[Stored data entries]
· · · · ·
Context: an optimization exercise on an open-source flow, tuned for small area, a short achievable clock period and few clock cycles per item. The choices shown serve that exercise and are no tape-out recipe. In this exercise RTL edits were held to simulation tests only and were not proved equivalent to the original. The clock port is modelled as an ideal driver; clocking choices that lean on that would not hold on a real chip. Power figures rest on the tool's default switching activity, not on a simulated workload.

==> inputs of branch raven <==
==> flow/design.v <==
module ptc_analyzer (
    input  wire        clk,
    input  wire        rst,
    input  wire        in_valid,
    output reg         in_ready,
    input  wire [7:0]  in_data,
    output reg         ent_valid,
    output wire [3:0]  ent_index,
    output wire [23:0] ent_start,
    output wire [15:0] ent_size,
    output wire [7:0]  ent_type_flags,
    output reg  [2:0]  ent_kind,
    output wire        ent_active,
    output wire        ent_locked,
    output reg  [15:0] ent_size_kb,
    output reg         ent_contig_err,
    output wire [20:0] ent_expected,
    output wire [69:0] ent_name,
    output reg         res_valid,
    output reg  [1:0]  res_status,
    output wire [15:0] res_magic,
    output wire [15:0] res_cks_stored,
    output wire [15:0] res_cks_computed,
    output wire [7:0]  res_drive_type,
    output wire [23:0] res_total,
    output wire [15:0] res_cylinders,
    output wire [7:0]  res_heads,
    output wire [7:0]  res_sectors,
    output wire [7:0]  res_interleave,
    output wire [7:0]  res_boot,
    output wire [31:0] res_active_slots,
    output wire [20:0] res_partitioned,
    output wire [15:0] res_contig_mask,
    output reg         res_w_checksum,
    output reg         res_w_total,
    output reg         res_w_geometry,
    output wire [23:0] res_derived_cyl,
    output reg  [16:0] res_logical_mb_x10,
    output wire [24:0] res_native_mb_x10,
    output wire [4:0]  res_viol_count
);
    reg  [8:0] c;
    wire       take = in_valid & in_ready;
    reg        tk;
    reg  [7:0] din;
    reg  [3:0] idx;
    reg  [15:0] magic, cks_st, cyl;
    reg  [7:0]  drive, heads, sect, inter, boot;
    reg  [23:0] total;
    reg  [31:0] active;
    reg  [7:0]  a0, a1;
    reg  [23:0] e_start;
    reg  [15:0] e_size;
    reg  [7:0]  e_tf;
    reg  [69:0] e_name;
    reg  [20:0] x;                  
    reg  [15:0] mask;
    reg  [4:0]  viol;
    reg         st1, st2, st3;
    reg         emit;                   
    wire magic_ok = (magic == 16'hAEAE);
    function [6:0] sanitize;
        input [7:0] b;
        begin
            if (b[6:5] == 2'b00 || b[6:0] == 7'h7F) sanitize = 7'h3F;
            else                                   sanitize = b[6:0];
        end
    endfunction
    wire [6:0] din_s = sanitize(din);
    wire [3:0]  lc;                     
    wire [11:0] lv = {1'b0, din, 3'd0} + {3'd0, din, 1'b0}
                   + {8'd0, c[2] ? lc : 4'd0} + {9'd0, c[2] & ~c[0], 2'd0};
    integer k;
    always @(posedge clk) begin
        din <= in_data;
        idx <= c[8:5];
        if (tk) begin
            case (c)
                9'd0:   magic[7:0]    <= din;
                9'd1:   magic[15:8]   <= din;
                9'd4:   cks_st[7:0]   <= din;
                9'd5:   cks_st[15:8]  <= din;
                9'd8:   drive         <= din;
                9'd9: begin
                    total[7:0]    <= din;
                end
                9'd12: begin
                    total[15:8]   <= din;
                    res_logical_mb_x10[4:0]  <= lv[7:3];
                end
                9'd13: begin
                    total[23:16]  <= din;
                    res_logical_mb_x10[16:5] <= lv;
                end
                9'd17:  cyl[7:0]      <= din;
                9'd20:  cyl[15:8]     <= din;
                9'd21:  heads         <= din;
                9'd24:  sect          <= din;
                9'd25:  inter         <= din;
                9'd28:  boot          <= din;
                9'd33:  active[7:0]   <= din;
                9'd36:  active[15:8]  <= din;
                9'd37:  active[23:16] <= din;
                9'd40:  active[31:24] <= din;
                default: ;
            endcase
            case (c[4:0])
                5'd2:  e_start[7:0]   <= din;
                5'd3:  e_start[15:8]  <= din;
                5'd6:  e_start[23:16] <= din;
                5'd7:  e_size[7:0]    <= din;
                5'd10: e_size[15:8]   <= din;
                5'd11: e_tf           <= din;
                5'd14: e_name[6:0]    <= din_s;
                5'd15: e_name[13:7]   <= din_s;
                5'd18: e_name[20:14]  <= din_s;
                5'd19: e_name[27:21]  <= din_s;
                5'd22: e_name[34:28]  <= din_s;
                5'd23: e_name[41:35]  <= din_s;
                5'd26: e_name[48:42]  <= din_s;
                5'd27: e_name[55:49]  <= din_s;
                5'd30: e_name[62:56]  <= din_s;
                5'd31: e_name[69:63]  <= din_s;
                default: ;
            endcase
            if (c == 9'd0 || c == 9'd1) begin
                if (c[0]) a1 <= din;
                else      a0 <= din;
            end else if (c != 9'd4 && c != 9'd5) begin
                if (c[0]) a1 <= a1 ^ din;
                else      a0 <= a0 ^ din;
            end
        end
    end
    wire last = take && c == 9'd510;    
    wire w_cks_c = (cks_st != {a1, a0});
    wire w_tot_c = ({3'd0, x} != total);
    always @(posedge clk) begin
        if (rst) begin
            c         <= 9'd511;
            in_ready  <= 1'b1;
            ent_valid <= 1'b0;
            emit      <= 1'b0;
            res_valid <= 1'b0;
            st1       <= 1'b0;
            st2       <= 1'b0;
            st3       <= 1'b0;
            tk        <= 1'b0;
        end else begin
            if (take) c <= c + 9'd1;
            tk        <= take;
            emit      <= tk && c[4:0] == 5'd31;
            ent_valid <= tk && c[4:0] == 5'd31 && magic_ok;
            st1       <= last;
            st2       <= st1;
            st3       <= st2;
            res_valid <= st3;
            in_ready  <= !last && !st1;
        end
    end
    always @(posedge clk) begin
        if (rst || res_valid)
            x <= 21'd1;
        else if (emit || st3)
            x <= x + {{5{st3}}, e_size | {16{st3}}};      
        if (emit)
            mask <= {ent_contig_err, mask[15:1]};
        if (rst || res_valid)
            viol <= 5'd0;
        else if (emit)
            viol <= viol + {4'd0, ent_contig_err};
        else if (st3)
            viol <= viol + {4'd0, w_cks_c} + {4'd0, w_tot_c} + {4'd0, res_w_geometry};
    end
    always @(posedge clk) begin
        ent_contig_err <= (e_start != {3'd0, x});
        ent_kind       <= (e_tf[3:0] <= 4'd4) ? e_tf[2:0] : 3'd5;
        ent_size_kb    <= {1'b0, e_size[15:1]} + {15'd0, e_size[0] & e_size[1]};
        res_w_checksum <= w_cks_c;
        res_w_total    <= w_tot_c;
        if (!magic_ok)                      res_status <= 2'd1;
        else if (heads == 8'd0 || sect == 8'd0) res_status <= 2'd2;
        else                                res_status <= 2'd0;
    end
    reg  [23:0] q;
    reg  [7:0]  rem;
    reg  [24:0] nmb;
    assign lc = rem[3:0];
    wire        mclr  = c[8:5] == 4'd1;
    wire        mstep = c[8:6] == 3'd1;
    wire [5:0]  t     = c[5:0];
    wire        x1    = (t[5:3] == 3'd0) && heads[t[2:0]];
    wire [8:0]  t1    = {1'b0, rem} + (x1 ? {1'b0, sect} : 9'd0);
    wire        h1 = q[16], h2 = q[17], h3 = q[18], c1 = q[19];
    wire        z     = h1 ^ h3 ^ c1;
    wire        zc    = (h1 & h3) | (h1 & c1) | (h3 & c1);
    wire [16:0] t2    = {1'b0, q[15:0]} + (z ? {1'b0, cyl} : 17'd0);
    wire        dpass = (c[8:5] == 4'd4 || c[8:5] == 4'd5) && c[4:3] != 2'b11;
    wire        dbit  = q[23];
    wire [7:0]  dvs   = c[5] ? sect : heads;
    wire [8:0]  dt    = {rem, dbit};
    wire [9:0]  dd    = {1'b0, dt} - {2'b0, dvs};
    wire        dge   = !dd[9];
    always @(posedge clk) begin
        if (tk) begin
            if (dpass) begin
                rem <= dge ? dd[7:0] : dt[7:0];
                q   <= {q[22:0], dge};
            end else if (c == 9'd127) begin
                rem <= 8'd0;
                q   <= total;
            end else if (mstep) begin
                rem      <= t1[8:1];
                q[19:0]  <= {zc, h2, h1, t1[0], t2[16:1]};
                if (t >= 6'd11 && t <= 6'd35)
                    nmb <= {t2[0], nmb[24:1]};
            end else if (c == 9'd9 || c == 9'd12) begin
                rem[3:0] <= lv[11:8];
            end else if (c[8:4] != 5'd0) begin
                rem <= 8'd0;
                if (mclr) q[19:0] <= 20'd1024;
            end
        end
        res_w_geometry <= (q > {8'd0, cyl});
    end
    assign ent_index        = idx;
    assign ent_start        = e_start;
    assign ent_size         = e_size;
    assign ent_type_flags   = e_tf;
    assign ent_active       = e_tf[6];
    assign ent_locked       = e_tf[7];
    assign ent_expected     = x;
    assign ent_name         = e_name;
    assign res_magic        = magic;
    assign res_cks_stored   = cks_st;
    assign res_cks_computed = {a1, a0};
    assign res_drive_type   = drive;
    assign res_total        = total;
    assign res_cylinders    = cyl;
    assign res_heads        = heads;
    assign res_sectors      = sect;
    assign res_interleave   = inter;
    assign res_boot         = boot;
    assign res_active_slots = active;
    assign res_partitioned  = x;
    assign res_contig_mask  = mask;
    assign res_derived_cyl  = q;
    assign res_native_mb_x10 = nmb;
    assign res_viol_count   = viol;
endmodule
==> flow/flow/run.sh <==
#!/bin/bash
# Standard ORFS layout with three changes: buf_1 port buffers, the setup
# repair asked to leave extra slack at the design's clock period, and the
# clock tree's intermediate level removed after CTS (the root clock buffer
# drives the leaf buffers directly, lowering every register's clock
# latency alike).
set -euo pipefail
export BUFFER_PORTS_ARGS="-buffer_cell sky130_fd_sc_hd__buf_1"
export SETUP_SLACK_MARGIN=9.9
bash standard.sh cts > standard_cts.log 2>&1
CTS_ODB=$PWD/orfs/results/sky130hd/ptc_analyzer/base/4_cts.odb \
  openroad -no_init -exit flow/flatten_clock.tcl > flatten_clock.log 2>&1
bash standard.sh > standard.log 2>&1
==> flow/flow/flatten_clock.tcl <==
# Removes the intermediate level of the clock tree: every buffer driven by
# the root clock buffer is taken out and its loads (the leaf buffers) are
# driven by the root buffer directly. Every register keeps the same number
# of buffers less one between the clock port and its clock pin.
read_db $::env(CTS_ODB)
set block [ord::get_db_block]
set clk_net [$block findNet clk]
set root ""
foreach it [$clk_net getITerms] {
  if {[$it isInputSignal] || [[$it getMTerm] getIoType] eq "INPUT"} {
    set root [$it getInst]
  }
}
if {$root eq ""} { error "no root clock buffer" }
puts "root clock buffer: [$root getName] ([[$root getMaster] getName])"
set root_out ""
foreach it [$root getITerms] {
  if {[[$it getMTerm] getIoType] eq "OUTPUT"} { set root_out [$it getNet] }
}
puts "root net: [$root_out getName]"
set mids {}
foreach it [$root_out getITerms] {
  if {[[$it getMTerm] getIoType] eq "INPUT"} { lappend mids [$it getInst] }
}
set moved 0
foreach mid $mids {
  set mname [[$mid getMaster] getName]
  if {![string match "sky130_fd_sc_hd__clkbuf_*" $mname]} {
    puts "skipping [$mid getName] ($mname)"
    continue
  }
  set onet ""
  foreach it [$mid getITerms] {
    if {[[$it getMTerm] getIoType] eq "OUTPUT"} { set onet [$it getNet] }
  }
  set loads {}
  foreach it [$onet getITerms] {
    if {[[$it getMTerm] getIoType] eq "INPUT"} { lappend loads $it }
  }
  foreach it $loads {
    $it disconnect
    $it connect $root_out
    incr moved
  }
  puts "removed [$mid getName], [llength $loads] loads moved"
  odb::dbInst_destroy $mid
  odb::dbNet_destroy $onet
}
puts "moved $moved loads to [$root_out getName]"
write_db $::env(CTS_ODB)
==> flow/standard.sh <==
#!/bin/bash
# synth_recipe.tcl (not shown) runs the flow's synth.tcl, then flattens the netlist and writes it again
# the make line also repeats each setting of config.mk as NAME=value (left out here)
make -C /OpenROAD-flow-scripts/flow DESIGN_CONFIG=/design/flow/config.mk WORK_HOME=/design/flow/orfs CLKGATE_MAP_FILE= SYNTH_SCRIPT=/design/flow/synth_recipe.tcl "${@:-finish}"
==> flow/config.mk <==
export PLATFORM = sky130hd
export DESIGN_NAME = ptc_analyzer
export DESIGN_NICKNAME = ptc_analyzer
export VERILOG_FILES = /design/flow/design.v
export SDC_FILE = /design/flow/constraint.sdc
export NUM_CORES = 4
export LEC_CHECK = 0
export CAP_MARGIN = 20
export CORE_MARGIN = 2
export CORE_UTILIZATION = 55
export CTS_CLUSTER_DIAMETER = 150
export CTS_CLUSTER_SIZE = 25
export PLACE_DENSITY = 0.7
export SLEW_MARGIN = 20
==> flow/constraint.sdc <==
create_clock -name core_clock -period 14.0 [get_ports {clk}]
set_input_delay 2.8000 -clock core_clock [delete_from_list [all_inputs] [get_ports {clk}]]
set_output_delay 2.8000 -clock core_clock [all_outputs]
set_load 0.01 [all_outputs]
==> branch garnet: changes against branch raven <==
--- a/flow/design.v
+++ b/flow/design.v
@@ -68,5 +68,5 @@
     endfunction
     wire [6:0] din_s = sanitize(din);
-    wire [3:0]  lc;                     
+    reg  [3:0]  lc;
     wire [11:0] lv = {1'b0, din, 3'd0} + {3'd0, din, 1'b0}
                    + {8'd0, c[2] ? lc : 4'd0} + {9'd0, c[2] & ~c[0], 2'd0};
@@ -84,7 +84,9 @@
                 9'd9: begin
                     total[7:0]    <= din;
+                    lc            <= lv[11:8];
                 end
                 9'd12: begin
                     total[15:8]   <= din;
+                    lc            <= lv[11:8];
                     res_logical_mb_x10[4:0]  <= lv[7:3];
                 end
@@ -186,5 +188,4 @@
     reg  [7:0]  rem;
     reg  [24:0] nmb;
-    assign lc = rem[3:0];
     wire        mclr  = c[8:5] == 4'd1;
     wire        mstep = c[8:6] == 3'd1;
@@ -215,7 +216,5 @@
                 if (t >= 6'd11 && t <= 6'd35)
                     nmb <= {t2[0], nmb[24:1]};
-            end else if (c == 9'd9 || c == 9'd12) begin
-                rem[3:0] <= lv[11:8];
-            end else if (c[8:4] != 5'd0) begin
+            end else begin
                 rem <= 8'd0;
                 if (mclr) q[19:0] <= 20'd1024;
==> flow/flow/run.sh (replaced) <==
#!/bin/bash
# Standard ORFS layout with buf_1 port buffers, and the setup repair
# asked to leave extra slack at the design's clock period.
set -euo pipefail
export BUFFER_PORTS_ARGS="-buffer_cell sky130_fd_sc_hd__buf_1"
export SETUP_SLACK_MARGIN=9.9
bash standard.sh > standard.log 2>&1
- CORE_UTILIZATION: 55 -> 40
- CTS_CLUSTER_DIAMETER: 150 -> 120
- PLACE_DENSITY: 0.7 -> 0.6
removed: flow/flow/flatten_clock.tcl
==> branch fjord: changes against branch raven <==
--- a/flow/design.v
+++ b/flow/design.v
@@ -68,5 +68,5 @@
     endfunction
     wire [6:0] din_s = sanitize(din);
-    wire [3:0]  lc;                     
+    reg  [3:0]  lc;
     wire [11:0] lv = {1'b0, din, 3'd0} + {3'd0, din, 1'b0}
                    + {8'd0, c[2] ? lc : 4'd0} + {9'd0, c[2] & ~c[0], 2'd0};
@@ -84,7 +84,9 @@
                 9'd9: begin
                     total[7:0]    <= din;
+                    lc            <= lv[11:8];
                 end
                 9'd12: begin
                     total[15:8]   <= din;
+                    lc            <= lv[11:8];
                     res_logical_mb_x10[4:0]  <= lv[7:3];
                 end
@@ -186,5 +188,4 @@
     reg  [7:0]  rem;
     reg  [24:0] nmb;
-    assign lc = rem[3:0];
     wire        mclr  = c[8:5] == 4'd1;
     wire        mstep = c[8:6] == 3'd1;
@@ -215,7 +216,5 @@
                 if (t >= 6'd11 && t <= 6'd35)
                     nmb <= {t2[0], nmb[24:1]};
-            end else if (c == 9'd9 || c == 9'd12) begin
-                rem[3:0] <= lv[11:8];
-            end else if (c[8:4] != 5'd0) begin
+            end else begin
                 rem <= 8'd0;
                 if (mclr) q[19:0] <= 20'd1024;
==> flow/flow/run.sh (replaced) <==
#!/bin/bash
# Standard ORFS layout; the only change is the cell used for the port
# buffers (buf_1 instead of the delay buffer buffer_ports picks).
set -euo pipefail
export BUFFER_PORTS_ARGS="-buffer_cell sky130_fd_sc_hd__buf_1"
bash standard.sh > standard.log 2>&1
- CORE_UTILIZATION: 55 -> 40
- CTS_CLUSTER_DIAMETER: 150 -> unset
- CTS_CLUSTER_SIZE: 25 -> unset
- PLACE_DENSITY: 0.7 -> 0.6
removed: flow/flow/flatten_clock.tcl
==> comparison table <==
                                                                            branch raven             branch fjord            branch garnet
Worst-path maximum fanout                                                              2                        6                        2
Count of clock buffers in the final design                                            34                       66                       36
Post CTS Setup Buffer Count                                                            3                        0                       12
Met2 Resource Use GR                                                              0.4766                   0.3836                   0.3823
Routability Congestion                                                            0.9194                   0.9090                   0.9090
Proportion of netlist area held by the largest area contributor                   0.5670                   0.5684                   0.5684
Die Height                                                                      192.2 um                 225.7 um                 225.7 um
Min-Delay Endpoint                                                        st3$_SDFF_PP0_       mask[11]$_DFFE_PP_        mask[1]$_DFFE_PP_
Minimum setup slack after placement                                              9383 ps                  9455 ps                  9455 ps
Placed inst area                                                             21,540 um^2              21,900 um^2              21,900 um^2
Synthesis-stage register bit count                                                   448                      452                      452
Mux share of post-synthesis cell area                                            0.01271                  0.01050                  0.01050
Num CTS Buffers                                                                       21                       51                       22
Non-CTS buffers                                                                      477                      467                      497
Power of the clock network                                                      0.652 mW                  1.36 mW                 0.733 mW
CP Data Arrival Time                                                             1290 ps                  1430 ps                  1280 ps
Result of the run                                                complete, no violations  complete, no violations  complete, no violations
FF-to-FF End                                                            rem[6]$_DFFE_PP_         rem[7]$_DFFE_PP_         rem[7]$_DFFE_PP_
Fraction of the mapped netlist area in compound gates                            0.07467                  0.07697                  0.07697
Area fraction in and, or, nand and nor cells after synthesis                      0.1041                   0.1040                   0.1040
Number of nets in the layout                                                       1,988                    2,028                    2,029
Cell Int Power                                                                  1.802 mW                 2.359 mW                 1.849 mW
Sinks on the clock net                                                               448                      452                      452
Share of total power consumed by net switching                                    0.2350                   0.2304                   0.2400
Starting DRT DRC Count                                                               985                      983                      797
Testbench counts of branch raven, summed over its fixed seeds: cycles 197,392, tables 384.
Testbench counts of branch garnet, summed over its fixed seeds: cycles 197,392, tables 384.
Testbench counts of branch fjord, summed over its fixed seeds: cycles 197,392, tables 384.

## static timing again, ports no longer ideal
In the flow no input, the clock included, has a driving cell. The finished layouts below were timed again as built, in two steps.
Step 1, drivers: a clkbuf_16 drives clk and a buf_2 each remaining input, both assumed.
Step 2, shift: input delay + t, output delay - t, t = (earliest + latest rising clock arrival at the registers) / 2. This alone moves slack from input paths to output paths.
Three values: ideal, step 1, step 2; two values: the first two.
| run | shift t [ns] | setup slack, ns | clock arrival spread, ns |
|---|---|---|---|
| branch raven | 0.603 | 9.913 / 9.857 / 9.434 | 0.015 / 0.015 |
| branch garnet | 0.627 | 9.924 / 9.866 / 9.428 | 0.031 / 0.030 |
| branch fjord | 0.647 | 9.770 / 9.712 / 9.430 | 0.017 / 0.017 |
After both steps setup and hold are still met in every run listed. For branch garnet, which loses most, drivers alone change the setup slack by -0.058 ns; drivers and shift together by -0.496 ns.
· · · · ·
**Task goal**
Wherever the word "tables" turns up in the records above, copy the line that holds it.

**Response area**
Testbench counts of branch raven, summed over its fixed seeds: cycles 197,392, tables 384.
Testbench counts of branch garnet, summed over its fixed seeds: cycles 197,392, tables 384.
Testbench counts of branch fjord, summed over its fixed seeds: cycles 197,392, tables 384.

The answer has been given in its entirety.